Michael tidak membalas perkataanku, malahan ia mendekatiku. Jarak kami hanya 4 cm sekarang, rasanya badanku kaku dan tidak bisa digerakkan. Tanpa meminta izin terlebih dulu ia langsung mencium bibirku. Aku terkejut bukan main, aku berusaha mendorongnya tetapi tenaganya sangat kuat sehingga aku hanya bisa pasrah.
Suara tepuk tangan tiba – tiba mengagetkanku. Ternyata Chris menyaksikan Michael yang menciumku secara paksa. Dengan cepat aku mendorong Michael dan beranjak dari sofa.
Kemarahan terpancarkan dengan sangat jelas dari wajahnya, ia kemudian langsung menghajar Michael. Chris melayangkan tinjuan tepat di wajah pria yang tengah duduk di sofa.
“Dasar b******n! Kenapa lu maksa nyium Michelle?” murka Chris.
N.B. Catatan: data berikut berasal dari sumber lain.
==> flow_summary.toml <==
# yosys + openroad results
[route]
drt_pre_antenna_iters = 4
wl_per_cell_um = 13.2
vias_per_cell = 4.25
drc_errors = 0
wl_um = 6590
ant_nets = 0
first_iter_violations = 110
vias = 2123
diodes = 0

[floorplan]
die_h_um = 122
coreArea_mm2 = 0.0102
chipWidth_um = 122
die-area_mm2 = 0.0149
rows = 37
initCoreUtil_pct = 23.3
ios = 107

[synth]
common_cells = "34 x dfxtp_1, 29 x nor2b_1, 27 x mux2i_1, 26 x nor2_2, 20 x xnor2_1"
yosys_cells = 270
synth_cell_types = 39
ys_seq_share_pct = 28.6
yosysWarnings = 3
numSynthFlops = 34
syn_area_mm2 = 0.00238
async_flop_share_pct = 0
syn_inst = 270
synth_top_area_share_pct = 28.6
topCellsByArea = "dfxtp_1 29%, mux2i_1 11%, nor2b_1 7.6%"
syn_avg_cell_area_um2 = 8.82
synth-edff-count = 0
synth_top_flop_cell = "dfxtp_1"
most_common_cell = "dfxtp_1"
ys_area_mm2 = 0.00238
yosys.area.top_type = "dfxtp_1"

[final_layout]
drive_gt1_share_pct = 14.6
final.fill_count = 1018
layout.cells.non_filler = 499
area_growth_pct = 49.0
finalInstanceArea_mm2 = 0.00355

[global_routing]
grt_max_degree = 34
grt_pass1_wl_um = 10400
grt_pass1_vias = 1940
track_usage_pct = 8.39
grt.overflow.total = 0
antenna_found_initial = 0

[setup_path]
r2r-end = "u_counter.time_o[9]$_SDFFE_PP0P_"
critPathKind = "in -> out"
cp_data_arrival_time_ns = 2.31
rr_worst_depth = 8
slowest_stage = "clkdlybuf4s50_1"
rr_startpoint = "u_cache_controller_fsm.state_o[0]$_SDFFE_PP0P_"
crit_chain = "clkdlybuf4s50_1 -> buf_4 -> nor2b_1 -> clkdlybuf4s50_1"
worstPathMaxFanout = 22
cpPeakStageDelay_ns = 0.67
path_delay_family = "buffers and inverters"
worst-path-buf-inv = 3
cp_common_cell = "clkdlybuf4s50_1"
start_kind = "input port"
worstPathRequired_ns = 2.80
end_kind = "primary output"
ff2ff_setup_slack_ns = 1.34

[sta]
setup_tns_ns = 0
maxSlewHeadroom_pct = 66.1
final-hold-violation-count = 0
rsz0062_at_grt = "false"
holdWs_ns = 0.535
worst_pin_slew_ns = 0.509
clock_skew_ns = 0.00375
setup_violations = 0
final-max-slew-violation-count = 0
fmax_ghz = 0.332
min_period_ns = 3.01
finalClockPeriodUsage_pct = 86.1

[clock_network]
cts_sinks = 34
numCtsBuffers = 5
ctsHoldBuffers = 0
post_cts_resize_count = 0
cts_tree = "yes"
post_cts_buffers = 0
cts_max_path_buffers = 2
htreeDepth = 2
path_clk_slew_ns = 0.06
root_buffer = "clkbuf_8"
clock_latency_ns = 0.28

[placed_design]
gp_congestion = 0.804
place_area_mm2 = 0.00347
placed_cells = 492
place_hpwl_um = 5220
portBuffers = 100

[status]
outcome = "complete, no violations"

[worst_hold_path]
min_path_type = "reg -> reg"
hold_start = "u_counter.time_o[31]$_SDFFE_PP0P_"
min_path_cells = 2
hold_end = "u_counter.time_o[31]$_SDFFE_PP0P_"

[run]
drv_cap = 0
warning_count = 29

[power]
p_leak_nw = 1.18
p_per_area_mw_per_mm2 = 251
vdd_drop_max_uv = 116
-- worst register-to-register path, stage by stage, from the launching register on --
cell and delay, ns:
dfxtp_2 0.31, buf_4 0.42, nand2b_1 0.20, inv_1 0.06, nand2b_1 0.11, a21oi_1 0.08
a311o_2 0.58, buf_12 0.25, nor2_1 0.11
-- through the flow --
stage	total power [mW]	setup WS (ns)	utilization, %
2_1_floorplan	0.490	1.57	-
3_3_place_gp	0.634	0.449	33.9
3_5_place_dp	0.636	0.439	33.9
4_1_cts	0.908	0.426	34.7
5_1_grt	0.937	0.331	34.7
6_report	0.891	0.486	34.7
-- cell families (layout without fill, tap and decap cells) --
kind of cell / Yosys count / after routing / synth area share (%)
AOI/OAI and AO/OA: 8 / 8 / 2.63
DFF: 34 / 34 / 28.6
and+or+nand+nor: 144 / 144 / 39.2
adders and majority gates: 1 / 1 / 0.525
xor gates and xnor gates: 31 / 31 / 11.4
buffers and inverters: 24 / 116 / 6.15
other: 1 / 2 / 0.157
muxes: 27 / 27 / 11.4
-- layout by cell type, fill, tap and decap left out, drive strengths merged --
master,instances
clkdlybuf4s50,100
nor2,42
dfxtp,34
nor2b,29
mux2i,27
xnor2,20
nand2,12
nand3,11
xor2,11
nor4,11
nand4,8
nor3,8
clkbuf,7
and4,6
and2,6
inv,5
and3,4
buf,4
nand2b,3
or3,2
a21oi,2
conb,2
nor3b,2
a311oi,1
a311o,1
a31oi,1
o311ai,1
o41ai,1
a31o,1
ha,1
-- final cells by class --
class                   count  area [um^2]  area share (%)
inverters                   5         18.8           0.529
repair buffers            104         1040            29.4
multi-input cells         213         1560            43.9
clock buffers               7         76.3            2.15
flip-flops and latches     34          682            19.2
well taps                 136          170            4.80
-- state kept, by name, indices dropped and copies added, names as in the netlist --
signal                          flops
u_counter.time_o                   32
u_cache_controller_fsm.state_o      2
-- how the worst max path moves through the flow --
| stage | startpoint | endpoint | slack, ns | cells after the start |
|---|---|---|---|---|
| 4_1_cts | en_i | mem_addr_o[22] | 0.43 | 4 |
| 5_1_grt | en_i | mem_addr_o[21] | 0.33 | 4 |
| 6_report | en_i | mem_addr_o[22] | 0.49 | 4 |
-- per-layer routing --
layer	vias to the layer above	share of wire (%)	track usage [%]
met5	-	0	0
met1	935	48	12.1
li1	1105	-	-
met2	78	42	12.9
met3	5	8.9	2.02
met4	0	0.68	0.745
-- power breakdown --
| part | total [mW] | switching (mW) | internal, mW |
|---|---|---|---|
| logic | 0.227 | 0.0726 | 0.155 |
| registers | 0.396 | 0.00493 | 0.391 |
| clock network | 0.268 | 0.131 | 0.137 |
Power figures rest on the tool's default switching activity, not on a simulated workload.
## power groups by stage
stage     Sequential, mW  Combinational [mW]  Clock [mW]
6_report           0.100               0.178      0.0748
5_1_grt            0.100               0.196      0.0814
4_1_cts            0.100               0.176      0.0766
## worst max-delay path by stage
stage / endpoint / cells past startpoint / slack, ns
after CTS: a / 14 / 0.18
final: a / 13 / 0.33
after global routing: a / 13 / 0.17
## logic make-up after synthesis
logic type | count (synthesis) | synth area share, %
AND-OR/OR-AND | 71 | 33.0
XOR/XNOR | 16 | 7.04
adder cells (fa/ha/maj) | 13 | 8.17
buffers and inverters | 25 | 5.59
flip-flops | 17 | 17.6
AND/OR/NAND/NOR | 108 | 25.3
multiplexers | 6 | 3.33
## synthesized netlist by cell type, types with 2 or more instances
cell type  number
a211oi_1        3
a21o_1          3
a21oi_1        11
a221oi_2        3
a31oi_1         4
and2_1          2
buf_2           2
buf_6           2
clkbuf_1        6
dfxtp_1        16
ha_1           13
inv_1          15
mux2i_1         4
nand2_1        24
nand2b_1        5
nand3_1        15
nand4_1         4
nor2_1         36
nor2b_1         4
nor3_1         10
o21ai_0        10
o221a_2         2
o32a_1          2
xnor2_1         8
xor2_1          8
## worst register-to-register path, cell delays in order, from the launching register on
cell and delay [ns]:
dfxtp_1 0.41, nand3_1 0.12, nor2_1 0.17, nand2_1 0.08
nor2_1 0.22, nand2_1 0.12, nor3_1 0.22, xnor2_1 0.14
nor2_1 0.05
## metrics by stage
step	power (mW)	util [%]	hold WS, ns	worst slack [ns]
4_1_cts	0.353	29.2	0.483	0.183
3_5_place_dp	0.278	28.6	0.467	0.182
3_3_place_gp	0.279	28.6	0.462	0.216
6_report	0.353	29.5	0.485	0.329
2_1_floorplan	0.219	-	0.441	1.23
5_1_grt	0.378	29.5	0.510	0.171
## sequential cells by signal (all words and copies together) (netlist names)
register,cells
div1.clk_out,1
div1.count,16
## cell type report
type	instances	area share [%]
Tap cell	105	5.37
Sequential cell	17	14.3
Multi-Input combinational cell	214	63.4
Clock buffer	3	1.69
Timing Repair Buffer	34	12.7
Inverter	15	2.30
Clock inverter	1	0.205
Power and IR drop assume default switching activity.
==> flow/run.sh <==
#!/bin/bash
# OpenROAD 26Q1-2900-gdf79404cd8, Yosys 0.63+post, stock flow scripts
make -C /OpenROAD-flow-scripts/flow DESIGN_CONFIG=/design/flow/config.mk WORK_HOME=/design/flow/orfs finish
==> flow/config.mk <==
export PLATFORM = sky130hd
export DESIGN_NAME = base_conversordig
export DESIGN_NICKNAME = base_conversordig
export VERILOG_FILES = /design/flow/design.v
export SDC_FILE = /design/flow/constraint.sdc
export NUM_CORES = 4
export LEC_CHECK = 1
export CORE_AREA = 10 10 70 70
export DIE_AREA = 0 0 80 80
==> flow/constraint.sdc <==
current_design base_conversordig

set clk_period 1.3
set clk_io_pct 0.2

create_clock -name clk0 -period $clk_period

set non_clock_inputs [all_inputs -no_clocks]
set_input_delay [expr $clk_period * $clk_io_pct] -clock clk0 $non_clock_inputs
set_output_delay [expr $clk_period * $clk_io_pct] -clock clk0 [all_outputs]
`/design/flow/run.sh`:
```
#!/bin/bash
# OpenROAD 26Q1-2900-gdf79404cd8, Yosys 0.63+post, stock flow scripts
make -C /OpenROAD-flow-scripts/flow DESIGN_CONFIG=/design/flow/config.mk WORK_HOME=/design/flow/orfs finish
```
`/design/flow/config.mk`:
```
export PLATFORM = sky130hd
export DESIGN_NAME = memory
export DESIGN_NICKNAME = memory
export VERILOG_FILES = /design/flow/design.v
export SDC_FILE = /design/flow/constraint.sdc
export NUM_CORES = 4
export LEC_CHECK = 1
export CORE_UTILIZATION = 40
```
`/design/flow/constraint.sdc`:
```
current_design memory

set clk_period 2.2
set clk_io_pct 0.2

create_clock -name clk0 -period $clk_period [get_ports {clk}]

set non_clock_inputs [all_inputs -no_clocks]
set_input_delay [expr $clk_period * $clk_io_pct] -clock clk0 $non_clock_inputs
set_output_delay [expr $clk_period * $clk_io_pct] -clock clk0 [all_outputs]
```
`/design/flow/design.v`:
```
module memory
#(parameter INIT_FILE = "")
(
input clk,
input w_en,
input r_en,
input [3:0] w_addr,
input [3:0] r_addr,
input [7:0] w_data,
output  [7:0] r_data
    );
    reg [7:0] reg_r_data;
    reg [7:0] mem [0:15];
    always @(posedge clk) begin
    if(w_en == 1'b1)
    mem [w_addr] <= w_data;
    if (r_en ==1'b1)
    reg_r_data <= mem [r_addr];
    end
    assign r_data = reg_r_data;
    initial if (INIT_FILE) begin
    $readmemh (INIT_FILE,mem);
    end
endmodule
```
==> results.env <==
SETUP-TNS-FINAL_PS=0
DESIGN.DIE.AREA_UM2=13530
SYNTH-SIMPLE-AREA-SHARE_PCT=3.135
MOST_COMMON_CELL_AFTER_LAYOUT_FILL_AND_TAPS_ASIDE='edfxtp_1'
REQUIRED_PS=2350
ROUTE.FINAL.WIRE_LENGTH_MM=10.12
GRT_OVERFLOW=0
PWR_DENSITY_CELL_nW_PER_UM2=949.6
HOLD_VIOL_FINAL=0
TOP_METAL_LAYER_CARRYING_ROUTED_SIGNALS='met4'
MOSTFREQUENTLAYOUTCELLS='136 x edfxtp_1, 25 x clkdlybuf4s50_1, 19 x buf_4, 18 x mux4_2, 17 x clkbuf_16'
DRT-VIAS-PER-INSTANCE=5.238
ANTENNA_VIOLATIONS_BEFORE_REPAIR=0
GRT_UTIL_ALL_LAYERS_PCT=17.91
DIE_Y_UM=116.3
WL_MET1_MM=4.120
CLOCK_PATH_BUFFERS=2
PEAKVDDDROP_V=0.0005353
YS_TYPES=18
POSTSYNTHAREAPERCELL_UM2=22.83
YOSYS_WARNING_TOTAL=1
CTS.HTREE.LEVELS=4
ROUTE.ANTENNA.DIODE_COUNT=0
REG2REG_DEPTH=3
POST_SYNTH_INST_COUNT=229
FILLERS=1018
FF_LATCH_AREA_UM2=4084
MAPPEDNETLISTAREA_UM2=5228
YOSYS_REGISTER_BITS=136
PORT_BUFFER_COUNT=26
CRITICAL_PATH.STARTPOINT_TYPE='input port'
SYNTH_XOR_XNOR_AREA_SHARE_PCT=0
GP_CONGESTION=0.7706
WL_PER_CELL_UM=21.53
MAX_CAP_VIOL_COUNT=0
FLOW.AREA_GROWTH_FROM_SYNTHESIS_PCT=22.86
CTS_TREE='yes'
WORST_SKEW_PAIR.LATE_LATENCY_PS=400
SYNTHADDERAREAFRAC_PCT=0
STAGE_LOG_WARNINGS=25
FINAL_MAX_SLEW_VIOL_COUNT=0
FP-ROW-COUNT=41
INITCOREUTIL_PCT=41.26
RUN_STATUS='complete, no violations'
SETUP_SLACK_PS=371.2
INITIALDRTVIOLATIONCOUNT=85
TRITONCTS_NUM_SINKS=136
FINAL-SETUP-VIOL-COUNT=0
TOTAL_NUMBER_OF_VIAS=2462
MAXIMUM_CLOCK_SKEW_AT_FINAL_LAYOUT_PS=10.02
LARGEST_NET_DEGREE_AT_THE_START_OF_GLOBAL_ROUTING=33
YOSYSCELLCOUNT=229
YS_SH_AOI_PCT=2.298
ANTENNA_LEFT=0
CLOCK_BUFFER_COUNT_FROM_CTS=17
CLK_ROOT_BUFFER_CELL='clkbuf_16'
DRC=0
CHIP_AREA_ESTIMATE_FROM_YOSYS_SYNTHESIS_UM2=5228
YS_SEQ_SHARE_PCT=78.12
GRT_SETUP_UNREPAIRED='no'
TIMING.MAX_SLEW.REL_SLACK_PCT=51.86
CTS_RESIZED=0
VIA_COUNT_OF_THE_FIRST_GLOBAL_ROUTING_PASS=2666
FINAL_LAYOUT_SIZE_SUFFIX_GT1_SHARE_PCT=23.49
NUM_IO_PINS=27
POSTCTSSETUPBUFFERS=0
TIMING_WORST_SETUP_PATH_TYPE='input port to flip-flop'
DIE_WIDTH_UM=116.3
MULTIINPUTGATEAREA_UM2=1057
POST-ROUTE-MIN-PERIOD_PS=1829
POSTCTSHOLDBUFS=0
MIN_PATH_CELLS=3
MET2ROUTEDLENGTH_MM=4.716
ENDPOINT_KIND='flip-flop'
POST_SYNTH_MAIN_LOGIC_FAMILY='multiplexers'
CRIT_ARRIVAL_PS=1980
HP-CLASS='flip-flop to flip-flop'
DRTPASS1ITERATIONS=4
MUX_AREA_SHARE_PCT=14.79
WORST_PIN_SLEW_PS=719.5
CLKTRANSATPATHREGS_PS=60
PATH_MAX_FANOUT=32
MAX_CLOCK_FREQ_MHz=546.8
POWER.LEAKAGE_nW=2.129
FINALCRITPERIODSHARE_PCT=83.13
DPL_WORST_SLACK_PS=-35.79
DPL.HPWL_MM=6.280
GRT_FIRST_PASS_WIRELENGTH_MM=15.48
MET3ROUTEDLENGTH_MM=1.201
DESIGN.CORE.AREA_UM2=12670
## final cells by class
cell class              instances  area share, %
flip-flops and latches        136          63.59
multi-input cells              83          16.46
repair buffers                 48          7.130
clock buffers                  18          6.682
well taps                     172          3.351
clock inverters                13          2.786
## logic make-up (layout without fill, tap and decap cells)
| kind of cell | count (synthesis) | count (layout) |
|---|---|---|
| AND-OR/OR-AND | 16 | 16 |
| buffers and inverters | 10 | 79 |
| flip-flops | 136 | 136 |
| multiplexers | 32 | 32 |
| AND/OR/NAND/NOR | 35 | 35 |
## critical path: stages
cell and delay (ps):
clkdlybuf4s50_1 510, buf_12 230, mux4_2 330, a22oi_1 370
nand2_1 90
## state kept, by name (all words and copies together), names as in the netlist
name        flops
mem           128
reg_r_data      8
## power breakdown
| part | leakage (nW) | switching, mW | internal (mW) |
|---|---|---|---|
| Clock | 0.291 | 0.984 | 1.88 |
| Sequential | 1.24 | 0.0166 | 2.92 |
| Combinational | 0.602 | 0.149 | 0.144 |
## path summary, 6_finish.rpt
path	start	end	slack, ps
max	r_addr[1]	reg_r_data[4]	370
min	mem[7][2]	reg_r_data[2]	740
max reg2reg	mem[2][4]	reg_r_data[4]	660
min reg2reg	mem[7][2]	reg_r_data[2]	740
## metal layers
metal	global-route usage, %	vias up
met2	25.80	133
met1	28.06	1228
met3	9.672	8
met5	0	-
li1	-	1093
met4	1.880	0
## synthesized netlist by cell type
cell             instances  area share [%]
a22oi_1                 16             2.3
and2_1                   1            0.12
and2b_1                  1            0.14
buf_2                    3            0.29
buf_4                    1            0.14
buf_6                    3            0.65
clkdlybuf4s25_2          3            0.57
edfxtp_1               136              78
mux4_1                  14             7.0
mux4_2                  18             7.8
nand2_1                  9            0.65
nand2b_1                 2            0.24
nand3_1                  1           0.096
nand3b_1                 2            0.29
nor2_1                  13            0.93
nor2b_1                  1            0.12
nor3_1                   4            0.38
or3b_2                   1            0.17
## metrics by stage
stage               std cells  area, um^2  power, mW  utilization (%)  hold slack, ps
finish                    470        6422      6.099            50.69           744.3
floorplan                 229        5228      3.127                -           538.9
detailed placement        439        5814      3.290            45.89           738.0
global placement          439        5814      3.285            45.89           728.4
global route              470        6422      6.294            50.69           787.8
CTS                       470        6422      6.156            50.69           747.8
Power figures rest on the tool's default switching activity, not on a simulated workload.
--- flow/run.sh ---
#!/bin/bash
# OpenROAD 26Q1-2900-gdf79404cd8, Yosys 0.63+post, stock flow scripts
make -C /OpenROAD-flow-scripts/flow DESIGN_CONFIG=/design/flow/config.mk WORK_HOME=/design/flow/orfs finish
--- flow/constraint.sdc ---
current_design counter_4bit

set clk_period 1.2
set clk_io_pct 0.2

create_clock -name clk0 -period $clk_period [get_ports {clk}]

set non_clock_inputs [all_inputs -no_clocks]
set_input_delay [expr $clk_period * $clk_io_pct] -clock clk0 $non_clock_inputs
set_output_delay [expr $clk_period * $clk_io_pct] -clock clk0 [all_outputs]
--- flow/config.mk ---
export PLATFORM = sky130hd
export DESIGN_NAME = counter_4bit
export DESIGN_NICKNAME = counter_4bit
export VERILOG_FILES = /design/flow/design.v
export SDC_FILE = /design/flow/constraint.sdc
export NUM_CORES = 4
export LEC_CHECK = 1
export CORE_AREA = 10 10 70 70
export DIE_AREA = 0 0 80 80
--- flow/design.v ---
module counter_4bit (
    input wire clk,           
    input wire reset,         
    output reg [3:0] count    
);
    always @(posedge clk) begin
        if (reset)
            count <= 4'b0000;      
        else
            count <= count + 1;    
    end
endmodule
==> results.ini <==
[final_timing]
relSlewSlack = 0.906
maxSlewViolCount = 0
hold_viol = 0
tns_ps = 0
rsz0062_at_grt = false
max_freq_mhz = 937
tightest_slew_ps = 139
fin_worst_skew_ps = 3.65
setup-violations-final = 0
post-route-period-util = 0.890
fin_crit_ps = 1070
timing.final.ws_setup_ps = 133

[worst_setup_path]
worstSetupPathType = flip-flop to output port
r2r-start = count[2]$_SDFF_PP0_
start_kind = flip-flop
crit_required_ps = 960
cp.buffers_inverters = 1
crit_family = flip-flops
critical_path_arrival_ps = 830
r2r_cells = 3
rr_endpoint = count[3]$_SDFF_PP0_
critical_path.cell_chain = dlygate4sd2_1
cp_slowest_stage_delay_ps = 350
end_kind = output port
cpMaxStageDelayCell = dfxtp_1
reg2reg_slack_ps = 240
cp_max_fo = 3

[run]
warnings = 25
maxCapViolCount = 0

[power]
p_switching_uw = 78.2
seqPwrFrac = 0.413
powerDensity_mw_per_mm2 = 1170
vdd_ir_drop_max_uv = 139
p_sw_frac = 0.217
share_comb_of_total_power = 0.112
power.share.clock = 0.475
internal_power_uw = 281
power_leakage_nw = 0.133

[min_path]
hp-class = flip-flop to flip-flop
hold_path_end = count[0]$_SDFF_PP0_
holdPathStages = 2
min_from = count[0]$_SDFF_PP0_

[logic_synthesis]
ff_type = dfxtp_1
edf_count = 0
syn_area_sq_um = 145
top_area_frac = 0.552
synthCells = 13
synth_area_per_cell_sq_um = 11.2
synth.largest_area_cell = dfxtp_1
yosysUniqueCellTypes = 7
top_cells_by_count = dfxtp_1, nor2_1, nor2b_1
ys_cells = 13
most_common_cell = dfxtp_1
yosysChipArea_sq_um = 145
ys_seq_share = 0.552
numSynthFlops = 4
yosysWarnings = 1
area_leaders = dfxtp_1, mux2_4, ha_1
async_flop_share = 0

[clocking]
cts.sinks = 4
cts.htree.levels = 1
cts_tree = yes
clock_latency_ps = 240
cts_max_path_buffers = 2
cts_buffers = 3
cts_root_buffer = clkbuf_4
path_clk_slew_ps = 40

[floorplanning]
die_h_microns = 80
core_sq_mm = 0.00342
fp_util = 0.0425
rows = 21
dieArea_sq_mm = 0.00640
dieWidth_microns = 80
ioPinCount = 6

[finish]
area_growth_pct = 111
reg_top3 = count: 4 flops
drive_gt1_frac = 0.440
fin_util = 0.0897
largest_reg_flops = 4
final_area_sq_um = 307
top_register = count

[detailed_routing]
via_count = 139
drt-initial-drc-count = 5
drcViolationCount = 0
drt_first_pass_iters = 2
avgRoutedWirePerCell_microns = 6.74
antenna_left = 0
wl_microns = 485
drt-vias-per-instance = 1.93

[global_routing]
grt_max_degree = 4
overflow = 0
track_usage = 0.0176
grt_pass1_wl_microns = 765
grt_pass1_vias = 158
antenna_found_initial = 0

[place]
hpwlAfterDp_microns = 309
port_buffers = 5
place_ws_ps = 26.2
place_congestion = 0.674
place_area_sq_um = 260

[status]
outcome = finished, final reports clean

power by group through the flow:
stage	logic [mW]	clock network [mW]	registers (mW)
CTS	0.0415	0.178	0.148
global route	0.0469	0.189	0.149
finish	0.0404	0.171	0.148
layout make-up:
type / count / area (sq um)
antenna: 1 / 2.50
clock buffer: 3 / 22.5
fill: 401 / 3110
multi-input combinational: 9 / 65.1
sequential: 4 / 83.8
tap: 46 / 57.6
timing repair buffer: 9 / 75.1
Michael tersenyum sarkas, “karena gue cinta sama dia.”
“Dasar gak tau diri, dia udah milih gue jadi stop untuk dekat – dekat dengan dia lagi!” Chris kembali menonjok wajah temannya itu.
“Mau secinta apapun lu sama Michelle, gak akan ngerubah kenyataan kalau dia pernah mengandung anak gue!” balas Michael.